◆ Given records ◆
[config.mk]
export PLATFORM = sky130hd
export DESIGN_NAME = deqad_regs
export DESIGN_NICKNAME = d
export VERILOG_FILES = /design/src/core/deqad_strap_latch.v /design/src/core/deqad_regs.v
export VERILOG_INCLUDE_DIRS = /design/src /design/src/include
export SDC_FILE = /design/constraint.sdc
export NUM_CORES = 1
export LEC_CHECK = 0
export BUFFER_PORTS_ARGS = -buffer_cell sky130_fd_sc_hd__buf_2
export CAP_MARGIN = 20
export CORE_UTILIZATION = 35
export DETAILED_ROUTE_END_ITERATION = 16
export PLACE_DENSITY_LB_ADDON = 0.2
export SLEW_MARGIN = 20
export SYNTH_ARGS = -nofsm -noshare
export SYNTH_HDL_FRONTEND = slang
export SYNTH_SLANG_ARGS = --single-unit
export TNS_END_PERCENT = 5
[constraint.sdc]
create_clock -name mclk -period 3.3 [get_ports mclk]
set_clock_uncertainty 0.15 [all_clocks]
set_input_delay 0.66 -clock mclk [delete_from_list [all_inputs] [get_ports mclk]]
set_output_delay 0.66 -clock mclk [all_outputs]
set_load 0.01 [all_outputs]
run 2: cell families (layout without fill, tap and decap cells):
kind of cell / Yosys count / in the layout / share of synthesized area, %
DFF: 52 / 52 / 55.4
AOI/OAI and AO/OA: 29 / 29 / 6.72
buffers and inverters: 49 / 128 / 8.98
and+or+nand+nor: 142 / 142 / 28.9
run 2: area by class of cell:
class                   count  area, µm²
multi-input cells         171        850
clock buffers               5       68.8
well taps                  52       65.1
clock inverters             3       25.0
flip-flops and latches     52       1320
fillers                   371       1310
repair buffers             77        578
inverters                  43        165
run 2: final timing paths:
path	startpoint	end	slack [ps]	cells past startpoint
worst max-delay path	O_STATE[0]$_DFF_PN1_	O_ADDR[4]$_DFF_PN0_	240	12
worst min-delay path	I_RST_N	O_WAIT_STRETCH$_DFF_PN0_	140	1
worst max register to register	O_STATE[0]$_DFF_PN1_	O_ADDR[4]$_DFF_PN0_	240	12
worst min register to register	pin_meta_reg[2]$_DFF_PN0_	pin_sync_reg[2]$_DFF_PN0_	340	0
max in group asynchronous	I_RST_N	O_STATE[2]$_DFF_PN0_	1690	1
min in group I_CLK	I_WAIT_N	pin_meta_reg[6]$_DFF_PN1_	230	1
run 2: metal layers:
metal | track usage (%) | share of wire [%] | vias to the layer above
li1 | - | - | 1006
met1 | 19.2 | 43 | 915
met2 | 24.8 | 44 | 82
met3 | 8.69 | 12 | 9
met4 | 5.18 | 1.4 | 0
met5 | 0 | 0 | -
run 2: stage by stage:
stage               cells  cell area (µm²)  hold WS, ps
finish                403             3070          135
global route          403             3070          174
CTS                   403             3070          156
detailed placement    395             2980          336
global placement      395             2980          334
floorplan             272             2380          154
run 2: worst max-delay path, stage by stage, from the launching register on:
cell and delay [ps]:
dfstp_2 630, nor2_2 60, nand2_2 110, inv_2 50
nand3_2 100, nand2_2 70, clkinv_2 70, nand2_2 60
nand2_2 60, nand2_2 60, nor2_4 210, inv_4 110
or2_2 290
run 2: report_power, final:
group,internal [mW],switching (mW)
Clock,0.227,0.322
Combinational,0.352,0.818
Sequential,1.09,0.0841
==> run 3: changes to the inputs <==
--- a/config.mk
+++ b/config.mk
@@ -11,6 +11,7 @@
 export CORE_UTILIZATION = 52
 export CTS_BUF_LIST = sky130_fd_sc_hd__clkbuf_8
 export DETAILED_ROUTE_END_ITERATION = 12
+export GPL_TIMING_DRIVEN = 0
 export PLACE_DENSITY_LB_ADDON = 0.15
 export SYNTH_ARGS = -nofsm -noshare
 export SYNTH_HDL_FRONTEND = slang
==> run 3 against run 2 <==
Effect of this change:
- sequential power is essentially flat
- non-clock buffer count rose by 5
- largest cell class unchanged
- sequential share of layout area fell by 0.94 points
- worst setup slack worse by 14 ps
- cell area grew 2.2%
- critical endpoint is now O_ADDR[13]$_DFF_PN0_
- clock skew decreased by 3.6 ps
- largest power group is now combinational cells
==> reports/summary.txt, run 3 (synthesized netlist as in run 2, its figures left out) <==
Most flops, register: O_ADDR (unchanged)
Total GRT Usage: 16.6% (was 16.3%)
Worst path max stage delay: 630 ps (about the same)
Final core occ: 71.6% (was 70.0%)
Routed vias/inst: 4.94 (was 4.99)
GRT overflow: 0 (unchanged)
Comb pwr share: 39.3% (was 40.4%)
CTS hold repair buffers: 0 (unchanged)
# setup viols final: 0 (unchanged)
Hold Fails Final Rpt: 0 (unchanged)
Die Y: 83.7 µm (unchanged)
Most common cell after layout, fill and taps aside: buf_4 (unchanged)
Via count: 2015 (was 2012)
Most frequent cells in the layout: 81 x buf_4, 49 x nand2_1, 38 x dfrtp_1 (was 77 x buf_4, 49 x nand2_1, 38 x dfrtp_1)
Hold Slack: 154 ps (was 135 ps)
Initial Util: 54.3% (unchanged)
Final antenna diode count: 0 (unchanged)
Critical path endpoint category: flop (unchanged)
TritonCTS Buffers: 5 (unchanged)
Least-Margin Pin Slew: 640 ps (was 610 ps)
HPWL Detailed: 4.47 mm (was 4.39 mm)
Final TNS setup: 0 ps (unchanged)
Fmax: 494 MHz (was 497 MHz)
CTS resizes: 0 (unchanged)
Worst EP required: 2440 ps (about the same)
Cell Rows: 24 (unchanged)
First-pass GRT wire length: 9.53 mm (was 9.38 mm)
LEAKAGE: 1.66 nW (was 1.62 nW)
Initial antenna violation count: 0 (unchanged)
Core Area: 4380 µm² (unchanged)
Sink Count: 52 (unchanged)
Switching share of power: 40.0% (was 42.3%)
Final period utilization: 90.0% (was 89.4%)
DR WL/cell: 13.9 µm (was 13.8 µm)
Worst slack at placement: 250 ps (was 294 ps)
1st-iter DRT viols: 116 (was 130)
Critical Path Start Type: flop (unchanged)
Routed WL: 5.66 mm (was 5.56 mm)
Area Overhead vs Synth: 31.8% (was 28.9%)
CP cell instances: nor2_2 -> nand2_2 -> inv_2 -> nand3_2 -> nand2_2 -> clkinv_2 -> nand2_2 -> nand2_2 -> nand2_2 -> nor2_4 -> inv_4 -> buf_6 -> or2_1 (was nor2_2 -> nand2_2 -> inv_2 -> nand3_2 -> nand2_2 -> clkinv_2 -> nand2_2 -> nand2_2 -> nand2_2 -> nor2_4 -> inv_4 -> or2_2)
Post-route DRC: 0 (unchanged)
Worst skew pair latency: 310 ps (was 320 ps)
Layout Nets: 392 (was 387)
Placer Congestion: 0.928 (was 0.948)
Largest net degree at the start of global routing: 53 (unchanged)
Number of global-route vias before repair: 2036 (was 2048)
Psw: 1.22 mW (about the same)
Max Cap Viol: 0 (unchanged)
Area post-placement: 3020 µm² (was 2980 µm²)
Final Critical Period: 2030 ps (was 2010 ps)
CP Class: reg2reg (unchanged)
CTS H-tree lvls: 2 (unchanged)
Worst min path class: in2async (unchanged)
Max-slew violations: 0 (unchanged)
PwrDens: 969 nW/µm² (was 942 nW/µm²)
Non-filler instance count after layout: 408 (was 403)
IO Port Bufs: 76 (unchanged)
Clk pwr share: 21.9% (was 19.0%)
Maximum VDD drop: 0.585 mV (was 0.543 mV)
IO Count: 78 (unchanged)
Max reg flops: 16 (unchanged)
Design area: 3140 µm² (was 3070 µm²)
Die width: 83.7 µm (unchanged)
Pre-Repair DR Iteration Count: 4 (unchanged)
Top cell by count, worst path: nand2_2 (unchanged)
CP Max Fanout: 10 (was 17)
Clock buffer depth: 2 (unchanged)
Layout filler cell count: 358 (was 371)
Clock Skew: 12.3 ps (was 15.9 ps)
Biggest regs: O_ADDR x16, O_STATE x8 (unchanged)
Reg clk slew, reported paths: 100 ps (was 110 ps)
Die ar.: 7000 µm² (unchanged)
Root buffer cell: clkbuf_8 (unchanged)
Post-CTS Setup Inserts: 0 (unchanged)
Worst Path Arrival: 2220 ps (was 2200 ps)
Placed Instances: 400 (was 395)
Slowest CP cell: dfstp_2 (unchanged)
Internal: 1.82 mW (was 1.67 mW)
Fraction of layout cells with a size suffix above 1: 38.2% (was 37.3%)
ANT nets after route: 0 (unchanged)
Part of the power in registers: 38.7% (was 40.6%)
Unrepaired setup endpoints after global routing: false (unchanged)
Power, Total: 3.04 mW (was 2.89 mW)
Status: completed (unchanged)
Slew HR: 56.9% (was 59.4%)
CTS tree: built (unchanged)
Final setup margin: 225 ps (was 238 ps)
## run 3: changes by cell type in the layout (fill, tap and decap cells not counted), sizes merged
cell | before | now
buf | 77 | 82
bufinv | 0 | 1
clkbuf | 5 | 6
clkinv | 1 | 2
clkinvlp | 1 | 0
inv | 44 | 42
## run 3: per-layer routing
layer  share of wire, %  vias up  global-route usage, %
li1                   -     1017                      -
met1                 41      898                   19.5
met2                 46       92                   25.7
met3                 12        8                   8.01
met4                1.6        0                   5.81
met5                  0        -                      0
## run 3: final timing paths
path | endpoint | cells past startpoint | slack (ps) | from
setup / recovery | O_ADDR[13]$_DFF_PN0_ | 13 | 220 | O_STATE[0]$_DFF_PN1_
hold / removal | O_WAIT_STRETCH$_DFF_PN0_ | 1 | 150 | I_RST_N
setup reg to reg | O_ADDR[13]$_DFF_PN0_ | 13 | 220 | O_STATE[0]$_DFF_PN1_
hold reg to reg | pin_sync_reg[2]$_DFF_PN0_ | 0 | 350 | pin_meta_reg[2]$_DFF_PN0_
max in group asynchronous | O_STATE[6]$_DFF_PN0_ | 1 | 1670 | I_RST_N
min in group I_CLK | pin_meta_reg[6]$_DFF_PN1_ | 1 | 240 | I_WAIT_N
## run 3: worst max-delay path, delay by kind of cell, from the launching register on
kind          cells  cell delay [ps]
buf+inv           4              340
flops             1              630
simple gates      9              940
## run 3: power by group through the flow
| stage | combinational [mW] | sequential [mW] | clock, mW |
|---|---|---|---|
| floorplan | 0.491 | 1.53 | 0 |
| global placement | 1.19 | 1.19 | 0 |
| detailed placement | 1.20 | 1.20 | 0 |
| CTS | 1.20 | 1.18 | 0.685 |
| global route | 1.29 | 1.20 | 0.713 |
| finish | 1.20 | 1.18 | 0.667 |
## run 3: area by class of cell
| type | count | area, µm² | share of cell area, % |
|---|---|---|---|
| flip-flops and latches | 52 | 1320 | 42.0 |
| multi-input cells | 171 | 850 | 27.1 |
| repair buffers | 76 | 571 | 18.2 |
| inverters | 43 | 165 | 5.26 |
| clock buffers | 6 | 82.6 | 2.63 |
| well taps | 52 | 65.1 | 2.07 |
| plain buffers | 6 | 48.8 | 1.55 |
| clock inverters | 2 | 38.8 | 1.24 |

◆ Description of the task ◆
Copy the stretch of the records above that runs from the line with "Top cell by" through the line with "clkinvlp | 1 | 0". Both end lines belong in the copy, and nothing else does.

◆ Solution to this task ◆
Top cell by count, worst path: nand2_2 (unchanged)
CP Max Fanout: 10 (was 17)
Clock buffer depth: 2 (unchanged)
Layout filler cell count: 358 (was 371)
Clock Skew: 12.3 ps (was 15.9 ps)
Biggest regs: O_ADDR x16, O_STATE x8 (unchanged)
Reg clk slew, reported paths: 100 ps (was 110 ps)
Die ar.: 7000 µm² (unchanged)
Root buffer cell: clkbuf_8 (unchanged)
Post-CTS Setup Inserts: 0 (unchanged)
Worst Path Arrival: 2220 ps (was 2200 ps)
Placed Instances: 400 (was 395)
Slowest CP cell: dfstp_2 (unchanged)
Internal: 1.82 mW (was 1.67 mW)
Fraction of layout cells with a size suffix above 1: 38.2% (was 37.3%)
ANT nets after route: 0 (unchanged)
Part of the power in registers: 38.7% (was 40.6%)
Unrepaired setup endpoints after global routing: false (unchanged)
Power, Total: 3.04 mW (was 2.89 mW)
Status: completed (unchanged)
Slew HR: 56.9% (was 59.4%)
CTS tree: built (unchanged)
Final setup margin: 225 ps (was 238 ps)
## run 3: changes by cell type in the layout (fill, tap and decap cells not counted), sizes merged
cell | before | now
buf | 77 | 82
bufinv | 0 | 1
clkbuf | 5 | 6
clkinv | 1 | 2
clkinvlp | 1 | 0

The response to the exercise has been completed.